Stored items
------------------------------

## design/flow/config.mk

```make
export PLATFORM = sky130hd
export DESIGN_NAME = FETCH
export DESIGN_NICKNAME = FETCH
export VERILOG_FILES = /design/flow/design.v
export SDC_FILE = /design/flow/constraint.sdc
export NUM_CORES = 4
export LEC_CHECK = 1
export CORE_AREA = 10 10 70 70
export DIE_AREA = 0 0 80 80
```

## design/flow/constraint.sdc

```tcl
current_design FETCH

set clk_period 1.0
set clk_io_pct 0.2

create_clock -name clk0 -period $clk_period [get_ports {clk}]

set non_clock_inputs [all_inputs -no_clocks]
set_input_delay [expr $clk_period * $clk_io_pct] -clock clk0 $non_clock_inputs
set_output_delay [expr $clk_period * $clk_io_pct] -clock clk0 [all_outputs]
```

## design/flow/design.v

```verilog
module FFD(input wire clk, input wire R, input wire E, input wire D, output reg Q);
  always @(posedge clk or posedge R)
    begin
      if (R) Q <= 1'b0;
      else if (E) Q <= D;
    end
endmodule
module FLAGS(input wire clk, input wire R, input wire E, input wire carry, input wire z, output wire cflag, output wire zflag);
  FFD U1(clk, R, E, carry, cflag);
  FFD U2(clk, R, E, z, zflag);
endmodule
module ACCUMULATOR(input wire clk, input wire R, input wire E, input wire [3:0] D, output wire [3:0] Q);
  FFD U1(clk, R, E, D[3], Q[3]);
  FFD U2(clk, R, E, D[2], Q[2]);
  FFD U3(clk, R, E, D[1], Q[1]);
  FFD U4(clk, R, E, D[0], Q[0]);
endmodule
module OUTPUTS( input wire clk, input wire R, input wire E, input wire [3:0] D, output wire [3:0] Q);
  FFD U1(clk, R, E, D[3], Q[3]);
  FFD U2(clk, R, E, D[2], Q[2]);
  FFD U3(clk, R, E, D[1], Q[1]);
  FFD U4(clk, R, E, D[0], Q[0]);
endmodule
module FETCH(input wire clk, input wire R, input wire E, input wire [7:0] D, output wire [3:0] instr, output wire [3:0] operando);    
  FFD U1(clk, R, E, D[7], instr[3]);
  FFD U2(clk, R, E, D[6], instr[2]);
  FFD U3(clk, R, E, D[5], instr[1]);
  FFD U4(clk, R, E, D[4], instr[0]);
  FFD U5(clk, R, E, D[3], operando[3]);
  FFD U6(clk, R, E, D[2], operando[2]);
  FFD U7(clk, R, E, D[1], operando[1]);
  FFD U8(clk, R, E, D[0], operando[0]);
endmodule
module FFDNE(input wire clk, R, D, output reg Q);
  always @(posedge clk or posedge R)
    begin
      if (R)
        Q <= 1'b0;
      else
        Q <= D;
    end
endmodule
module FFT(input wire clk, input wire R, output wire Q);
    FFDNE U1(clk, R, ~Q, Q);
endmodule
```
<file path="/design/flow/design.v">
module uP(input wire clk, input wire R, input wire [3:0] pbs, output wire phase, output wire cflag, output wire zflag, output wire [3:0] instr, output wire [3:0] operando, output wire [3:0] databus, output wire [3:0] FF_out, output wire [3:0] accu, output wire [7:0] programb, output wire [11:0] PC, output wire [11:0] address_RAM );
  wire incPC, loadPC, loadA, loadF;
  wire [2:0] fun;
  wire csRAM, weRAM, OEALU, OEIn, OEOpr, loadO;
  wire carry, z;
  wire [3:0] alu;
  PCtr U1(clk, R, incPC, loadPC, address_RAM, PC);
  PROM U2(PC, programb);
  FETCH U3(clk, R, ~phase, programb, instr, operando);
  buffer bFetch(OEOpr, operando, databus);
  buffer bALU(OEALU, alu, databus);
  buffer Inputs(OEIn, pbs, databus);
  RAM U4(csRAM, weRAM, operando, programb, databus, address_RAM);
  OUTPUTS U5(clk, R, loadO, databus, FF_out);
  decode U6(phase, zflag, cflag, instr, incPC, loadPC, loadA, loadF, fun, csRAM, weRAM, OEALU, OEIn, OEOpr, loadO);
  ALU U7(accu, databus, fun, carry, z, alu);
  ACCUMULATOR U8(clk, R, loadA, alu, accu);
  FFT Phase(clk, R, phase);
  FLAGS U9(clk, R, loadF, carry, z, cflag, zflag );
endmodule
module PCtr(input wire clk,input wire R, input wire E, input wire load, input wire [11:0] D, output reg [11:0] Q);
  always @(posedge clk or posedge R)
    begin
      if (R) Q <= 12'b0;
      else if (load) Q <= D;
      else if (E) Q <= Q+1;
    end
endmodule
module PROM( input wire [11:0] dir, output wire [7:0] sal);
  reg[7:0] mem1[0:4095];
  initial begin
    $readmemh("memory.list", mem1);
  end
  assign sal = mem1[dir];
endmodule
module buffer(input Ed, input [3:0] A, output [3:0] Y);
    assign Y = Ed ? A : 4'bz;
endmodule
</file>
<file path="/design/flow/constraint.sdc">
current_design PCtr

set clk_period 1.8
set clk_io_pct 0.2

create_clock -name clk0 -period $clk_period [get_ports {clk}]

set non_clock_inputs [all_inputs -no_clocks]
set_input_delay [expr $clk_period * $clk_io_pct] -clock clk0 $non_clock_inputs
set_output_delay [expr $clk_period * $clk_io_pct] -clock clk0 [all_outputs]
</file>
<file path="/design/flow/config.mk">
export PLATFORM = sky130hd
export DESIGN_NAME = PCtr
export DESIGN_NICKNAME = PCtr
export VERILOG_FILES = /design/flow/design.v
export SDC_FILE = /design/flow/constraint.sdc
export NUM_CORES = 4
export LEC_CHECK = 1
export CORE_AREA = 10 10 92 92
export DIE_AREA = 0 0 102 102
</file>
<file path="/design/flow/memory.list">
4F // LIT 0xF
DF // OUT 0xF
51 // IN 0x1
40 // LIT 0x0
4F // LIT 0xF
AA // ADDI 0xA
28 // CMPI 0x8
4A // LIT 0xA
2C // CMPI 0xC
A1 // ADDI 0x1
EB // NANDI 0xB
D0 // OUT 0x0
50 // IN 0x0
70 // ST 0x000
00
4F // LIT 0xF
71 // ST 0x111
11
4A // LIT 0xA
72 // ST 0x222
22
41 // LIT 0x1
73 // ST 0x333
33
60 // LD 0x000
00
61 // LD 0x111
11
62 // LD 0x222
22
63 // LD 0x333
33
4A // LIT 0xA
F2 // NANDM 0x222
22
4F // LIT 0xF
B3 // ADDM 0x333
33
48 // LIT 0x8
32 // CMPM 0x222
22
4C // LIT 0xC
32 // CMPM 0x222
22
CA // JMP 0xA01
01
@A01
41 // LIT 0x1
22 // CMPI 0x2
00 // JC 0x050
50
@050
4F // LIT 0xF
A1 // ADDI 0x1
8F // JZ 0xF49
49
@F49
46 // LIT 0x6
22 // CMPI 0x2
0F // JC 0xFF0
F0
8F // JZ 0xFF0
F0
12 // JNC 0x223
23
@223
4A // LIT 0xA
2B // CMPI 0xB
1F // JNC 0xFF0
F0
95 // JNZ 0x543
43
@543
40 // LIT 0x0
9F // JNZ 0xFF0
F0
C0 // JMP 0x000
00
@FF0
4F // LIT 0xF
4F // LIT 0xF
4F // LIT 0xF
4F // LIT 0xF
4F // LIT 0xF
4F // LIT 0xF
4F // LIT 0xF
4F // LIT 0xF
4F // LIT 0xF
4F // LIT 0xF
4F // LIT 0xF
4F // LIT 0xF
4F // LIT 0xF
4F // LIT 0xF
4F // LIT 0xF
4F // LIT 0xF
</file>
<file path="/design/flow/run.sh">
#!/bin/bash
# OpenROAD 26Q1-2900-gdf79404cd8, Yosys 0.63+post, stock flow scripts
make -C /OpenROAD-flow-scripts/flow DESIGN_CONFIG=/design/flow/config.mk WORK_HOME=/design/flow/orfs finish
</file>
==> impl_metrics.json <==
{
  "min_period_over_period": 0.9022,
  "pin_count": 28,
  "grt_max_degree": 17,
  "rr_startpoint": "Q[0]$_DFFE_PP0P_",
  "peakVddDrop_uv": 262.4,
  "skew_ns": 0.001464,
  "num_rows": 29,
  "hold_viol": 0,
  "crit_chain": "clkdlybuf4s50_1",
  "required_ns": 1.44,
  "wl_um": 2296,
  "ff2ff_path_depth": 4,
  "clock_sinks": 12,
  "synth_area_um2": 710.7,
  "clockPowerShare": 0.353,
  "syn_inst": 76,
  "area_growth_pct": 63.56,
  "rsz0062_at_grt": "no",
  "largest_reg_flops": 12,
  "core_um2": 6459,
  "reg_top3": "Q: 12 flops",
  "yosys-stat-area_um2": 710.7,
  "cts_made_buffers": 3,
  "top_logic_kind": "simple AND/OR/NAND/NOR gates",
  "core_util_floorplan": 0.1100,
  "cts_hold_buffers": 0,
  "route.met3.wl_um": 165,
  "grt_overflow": 0,
  "tightest_slew_ns": 0.4791,
  "synth_dominant_cell_count": "dfrtp_1",
  "avgSynthCellArea_um2": 9.351,
  "power_frac_comb": 0.227,
  "ys_cells": 76,
  "synth-main-ff-cell": "dfrtp_1",
  "wl_met1_um": 967,
  "clk_pin_slew_ns": 0.05,
  "fin_setup_tns_ns": 0,
  "fa_ha_area_frac": 0.01761,
  "max_stage_delay_ns": 0.53,
  "gp_congestion": 0.7596,
  "hpwl_um": 1857,
  "ys_seq_share": 0.4225,
  "top_layer": "met4",
  "warnings": 25,
  "cts_setup_buffers": 0,
  "top_area_frac": 0.4225,
  "yosysWarnings": 2,
  "drv_slew": 0,
  "crit_start": "Q[3]$_DFFE_PP0P_",
  "aoi_share": 0.1426,
  "p_int_uw": 615.6,
  "top_cells_by_count": "12 x dfrtp_1, 11 x nand2_1, 8 x nand3_1, 7 x o21ai_0, 5 x or4_1",
  "hp-class": "input pin to async pin",
  "crit_slowest_cell": "clkdlybuf4s50_1",
  "fillCellCount": 708,
  "cts_root_buf": "clkbuf_8",
  "synth.cellmix.simpleShare": 0.3169,
  "p_sw_uw": 211.8,
  "die_area_um2": 10400,
  "crit_family": "buffers and inverters",
  "slew_headroom": 0.6803,
  "switching_share": 0.2559,
  "track_usage": 0.04331,
  "top_cells_by_area": "dfrtp_1 42%, nand4_4 6.0%, nand2_1 5.8%",
  "io_buffers": 27,
  "grt_pass1_vias": 691,
  "wl_per_cell_um": 12.28,
  "setup_viol": 0,
  "critPathBufInv": 1,
  "clock_path_buffers": 2,
  "antenna_found_initial": 0,
  "top_register": "Q",
  "reg2reg_slack_ns": 0.20,
  "fin_util": 0.1800,
  "htreeDepth": 1,
  "antenna_left": 0,
  "ys_async_sr_fraction": 1.000,
  "worstSetupEndpointType": "output pin",
  "setup.worst_path.start_class": "flop",
  "fin_crit_ns": 1.624,
  "layout-drive-gt1-share": 0.1273,
  "criticalPathCategory": "flop to output pin",
  "grt_first_pass_wirelength_um": 3588,
  "fmax_ghz": 0.6158,
  "drtIter0Drc": 41,
  "finalInstanceArea_um2": 1162,
  "synth-xor-area-share": 0.04930,
  "first_pass_iters": 4,
  "cts_tree": "done",
  "clock.latency.late_pin_ns": 0.24,
  "p_per_area_nw_per_um2": 711.8,
  "outcome": "finished clean",
  "arrival_ns": 1.26,
  "drv_cap": 0,
  "ys_sh_mux": 0.01408,
  "via_per_inst": 3.684,
  "worst_r2r_endpoint": "Q[8]$_DFFE_PP0P_",
  "p_leak_uw": 0.0004311,
  "place_area_um2": 1107,
  "wl_met2_um": 1144,
  "synth_cell_type_count": 25,
  "worst-path-max-fanout": 6,
  "n_antenna_cell": 0,
  "drc": 0,
  "synth-edff-count": 0,
  "dieWidth_um": 102,
  "vias": 689,
  "ys_ff": 12,
  "p_seq_frac": 0.420,
  "die_h_um": 102,
  "top_area_cell": "dfrtp_1",
  "cts_resized": 0
}
==> worst max path at each step <==
stage / end / slack [ns] / cells past startpoint
after CTS: Q[3] / 0.15 / 1
after global routing: Q[8]$_DFFE_PP0P_ / 0.09 / 4
final: Q[3] / 0.18 / 1
==> cell families (layout without fill, tap and decap cells) <==
logic type | count (synthesis) | after routing
AND-OR/OR-AND | 16 | 16
XOR/XNOR | 4 | 4
adder cells (fa/ha/maj) | 1 | 1
buffers and inverters | 6 | 40
flip-flops | 12 | 12
multiplexers | 1 | 1
AND/OR/NAND/NOR | 36 | 36
==> layer usage <==
| metal | vias to the layer above | global-route usage |
|---|---|---|
| li1 | 353 | - |
| met1 | 318 | 0.04957 |
| met2 | 16 | 0.07506 |
| met3 | 2 | 0.01772 |
| met4 | 0 | 0.007592 |
| met5 | - | 0 |
==> area by class of cell <==
cell class                 instances  area (µm²)  area share
clock buffer                       4       55.05     0.04736
timing repair buffer              33       315.3      0.2713
multi-input combinational         58       384.1      0.3305
sequential                        12       300.3      0.2583
tap                               77       96.34     0.08289
inverter                           3       11.26    0.009688
==> worst register-to-register path, delay by kind of cell, from the launching register on <==
kind	cells	cell delay (ns)
simple gates	2	0.68
fa+ha+maj	1	0.23
compound gates	1	0.16
flops	1	0.46
==> cell usage in the layout, fill, tap and decap left out <==
master and instances:
buf_4 6, nand4_4 2, nor2b_1 2, o31ai_1 2
or4b_1 1, xnor2_1 1, or4_1 5, or4_2 1
and2_1 1, o211ai_1 3, or3b_2 1, xor2_1 3
ha_1 1, a221oi_1 1, o21ai_0 7, a22oi_1 1
clkdlybuf4s50_1 27, clkbuf_8 4, a31oi_1 2, inv_1 3
nor2_1 3, nand2_1 11, nand4_1 1, nand3_1 8
mux2i_1 1, dfrtp_1 12
==> power by group through the flow <==
stage / combinational, µW / sequential, µW / clock (µW)
4_1_cts: 195 / 348 / 302
6_report: 188 / 347 / 292
5_1_grt: 211 / 353 / 313
==> metrics by stage <==
stage	power [µW]	instances	hold slack (ns)	setup WS, ns
after floorplan	413.1	76	0.2247	0.3575
final	827.4	187	0.4352	0.1760
after detailed placement	545.3	183	0.5684	-0.07421
after CTS	844.8	187	0.4579	0.1523
after global placement	544.5	183	0.5588	-0.07245
after global routing	877.2	187	0.4785	0.09098
No activity file was given, so power comes from the tool's default toggle rates.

------------------------------

Copy out every line of the data where the word "constraint" occurs.

export SDC_FILE = /design/flow/constraint.sdc
## design/flow/constraint.sdc
<file path="/design/flow/constraint.sdc">
export SDC_FILE = /design/flow/constraint.sdc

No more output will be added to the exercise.